= Sempronius Asellio =

Sempronius Asellio (flourished c. 158 BC – c. 91 BC) was an early Roman historian and one of the first writers of historiographic work in Latin. He was a military tribune of P. Scipio Aemilianus Africanus at the siege of Numantia in Hispania in 134 BC. Later he joined the circle of writers centred on Scipio Aemilianus. Asellio wrote the history of the events in which he was engaged, and thus preceded Caesar in his more famous accounts of his military campaigns.

==Life==
Asellio, whose background is unknown, probably belonged to the prestigious plebeian gens Sempronia. He was greatly influenced by his co-writer Polybius, who was supported by Scipio Aemilianus. Polybius attempted not only to record events as they took place, but also to look for the causes that led to them. Asellio was the first Roman historian to follow this method. In his work, he showed contempt for the previous Roman historians of the annalistic school. According to him, they wrote nothing else than a diary as far as form was concerned.

==Work==
Sempronius Asellio composed the Rerum Gestarum Libri (Latin for "Books of Things Done"), also referenced as the Libri Rerum Gestarum or Historiae ("History").
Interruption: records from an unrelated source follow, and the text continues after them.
**config.mk**
```make
export PLATFORM = sky130hd
export DESIGN_NAME = clock_divider_bank_flat
export DESIGN_NICKNAME = d
export VERILOG_FILES = /design/src/rtl/clock_divider_bank_pkg.sv /design/src/rtl/clock_divider_bank_if.sv /design/src/rtl/divider_channel.sv /design/src/rtl/clock_divider_bank.sv /design/src/flat_wrapper.sv
export SDC_FILE = /design/constraint.sdc
export NUM_CORES = 1
export LEC_CHECK = 0
export CORE_UTILIZATION = 50
export CTS_CLUSTER_SIZE = 24
export DETAILED_ROUTE_END_ITERATION = 6
export PLACE_DENSITY = 0.68
export SKIP_CTS_REPAIR_TIMING = 1
export SYNTH_ARGS = -nofsm -noshare
export SYNTH_HDL_FRONTEND = slang
export SYNTH_SLANG_ARGS = --single-unit
export TNS_END_PERCENT = 30
```
**constraint.sdc**
```tcl
create_clock -name clock -period 9.95 [get_ports clock]
set_input_delay 1.99 -clock clock [delete_from_list [all_inputs] [get_ports clock]]
set_output_delay 1.99 -clock clock [all_outputs]
set_load 0.005 [all_outputs]
```
`src/rtl/fetch_pkg.sv`:
```
// ---------------------------------------------------------------------------
// fetch_pkg : shared sizes and the queue entry type for the fetch queue.
// Revision  : 1.0
// ---------------------------------------------------------------------------
`default_nettype none

package fetch_pkg;

  localparam int FQ_DEPTH = 4;
  localparam int ADDR_W   = 64;
  localparam int INSTR_W  = 32;
  localparam int PC_STEP  = 4;
  localparam int PTR_W    = $clog2(FQ_DEPTH);
  localparam int CNT_W    = PTR_W + 1;

  typedef struct packed {
    logic [ADDR_W-1:0]  pc;
    logic [INSTR_W-1:0] instr;
  } fq_entry_t;

  // Fetch addresses are always word aligned; the low two bits are dropped.
  function automatic logic [ADDR_W-1:0] align_pc(input logic [ADDR_W-1:0] addr);
    return addr & ~ADDR_W'(3);
  endfunction

endpackage

`default_nettype wire

```
`src/rtl/fetch_fifo.sv`:
```
// ---------------------------------------------------------------------------
// fetch_fifo : 4-entry {pc, instr} FIFO with push/pop/clear; empty head reads 0.
// Revision   : 1.0
// ---------------------------------------------------------------------------
`default_nettype none

module fetch_fifo
  import fetch_pkg::*;
(
  input  logic             clk,
  input  logic             reset,
  input  logic             push,
  input  logic             pop,
  input  logic             clear,
  input  fq_entry_t        push_entry,
  output fq_entry_t        head,
  output logic [CNT_W-1:0] count
);

  fq_entry_t        mem_q [FQ_DEPTH];
  fq_entry_t        mem_d [FQ_DEPTH];
  logic [PTR_W-1:0] head_ptr_q, head_ptr_d;
  logic [PTR_W-1:0] tail_ptr_q, tail_ptr_d;
  logic [CNT_W-1:0] count_q, count_d;

  always_comb begin
    mem_d      = mem_q;
    head_ptr_d = head_ptr_q;
    tail_ptr_d = tail_ptr_q;
    count_d    = count_q;
    // A clear drops everything, including an entry popped in the same cycle.
    if (clear) begin
      head_ptr_d = '0;
      tail_ptr_d = '0;
      count_d    = '0;
    end else begin
      if (push) begin
        mem_d[tail_ptr_q] = push_entry;
        tail_ptr_d        = tail_ptr_q + PTR_W'(1);
      end
      if (pop) begin
        head_ptr_d = head_ptr_q + PTR_W'(1);
      end
      case ({push, pop})
        2'b10:   count_d = count_q + CNT_W'(1);
        2'b01:   count_d = count_q - CNT_W'(1);
        default: count_d = count_q;
      endcase
    end
  end

  always_ff @(posedge clk) begin
    if (reset) begin
      mem_q      <= '{default: '0};
      head_ptr_q <= '0;
      tail_ptr_q <= '0;
      count_q    <= '0;
    end else begin
      mem_q      <= mem_d;
      head_ptr_q <= head_ptr_d;
      tail_ptr_q <= tail_ptr_d;
      count_q    <= count_d;
    end
  end

  assign head  = (count_q != '0) ? mem_q[head_ptr_q] : '0;
  assign count = count_q;

endmodule

`default_nettype wire

```
`src/rtl/fetch_queue.sv`:
```
// ---------------------------------------------------------------------------
// fetch_queue : fetch PC register, redirect handling and 4-entry instruction
//               queue. Define FETCH_STATS_EN to add the flush_count port.
// Revision    : 1.0
// ---------------------------------------------------------------------------
`default_nettype none

module fetch_queue
  import fetch_pkg::*;
(
  input  logic               clk,
  input  logic               reset,
  output logic [ADDR_W-1:0]  imem_addr,
  input  logic [INSTR_W-1:0] imem_instr,
  output logic               out_valid,
  output logic [INSTR_W-1:0] out_instr,
  output logic [ADDR_W-1:0]  out_pc,
  input  logic               out_ready,
  input  logic               redirect,
  input  logic [ADDR_W-1:0]  redirect_pc
`ifdef FETCH_STATS_EN
  ,
  output logic [15:0]        flush_count
`endif
);

  logic [ADDR_W-1:0] pc_q, pc_d;
  logic              push;
  logic              pop;
  fq_entry_t         push_entry;
  fq_entry_t         head;
  logic [CNT_W-1:0]  count;

  assign pop  = out_valid & out_ready;
  // A pop frees a slot in the same cycle, so a full queue can still accept.
  assign push = !redirect & ((count < CNT_W'(FQ_DEPTH)) | pop);

  assign push_entry.pc    = pc_q;
  assign push_entry.instr = imem_instr;

  always_comb begin
    pc_d = pc_q;
    if (redirect) begin
      pc_d = align_pc(redirect_pc);
    end else if (push) begin
      pc_d = pc_q + ADDR_W'(PC_STEP);
    end
  end

  always_ff @(posedge clk) begin
    if (reset) begin
      pc_q <= '0;
    end else begin
      pc_q <= pc_d;
    end
  end

  fetch_fifo u_fifo (
    .clk        (clk),
    .reset      (reset),
    .push       (push),
    .pop        (pop),
    .clear      (redirect),
    .push_entry (push_entry),
    .head       (head),
    .count      (count)
  );

  assign imem_addr = pc_q;
  assign out_valid = (count != '0);
  assign out_instr = head.instr;
  assign out_pc    = head.pc;

`ifdef FETCH_STATS_EN
  logic [15:0] flush_count_q, flush_count_d;

  always_comb begin
    flush_count_d = flush_count_q;
    if (redirect && (flush_count_q != 16'hFFFF)) begin
      flush_count_d = flush_count_q + 16'd1;
    end
  end

  always_ff @(posedge clk) begin
    if (reset) begin
      flush_count_q <= '0;
    end else begin
      flush_count_q <= flush_count_d;
    end
  end

  assign flush_count = flush_count_q;
`endif

endmodule

`default_nettype wire

```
It comprised at least fourteen books and dealt mostly with the events of the Third Punic War (149 BC - 146 BC). It is also possible his work was a continuation of Polybius, whose own history stopped at 146 BC. Asellio's work covered events as late as 91 BC or even 83 BC.

Cicero did not think highly of Asellio's work and spoke disparagingly of its simple style. Nothing, apart from 15 citations preserved by later authors (Aulus Gellius and some grammarians), survives of his work.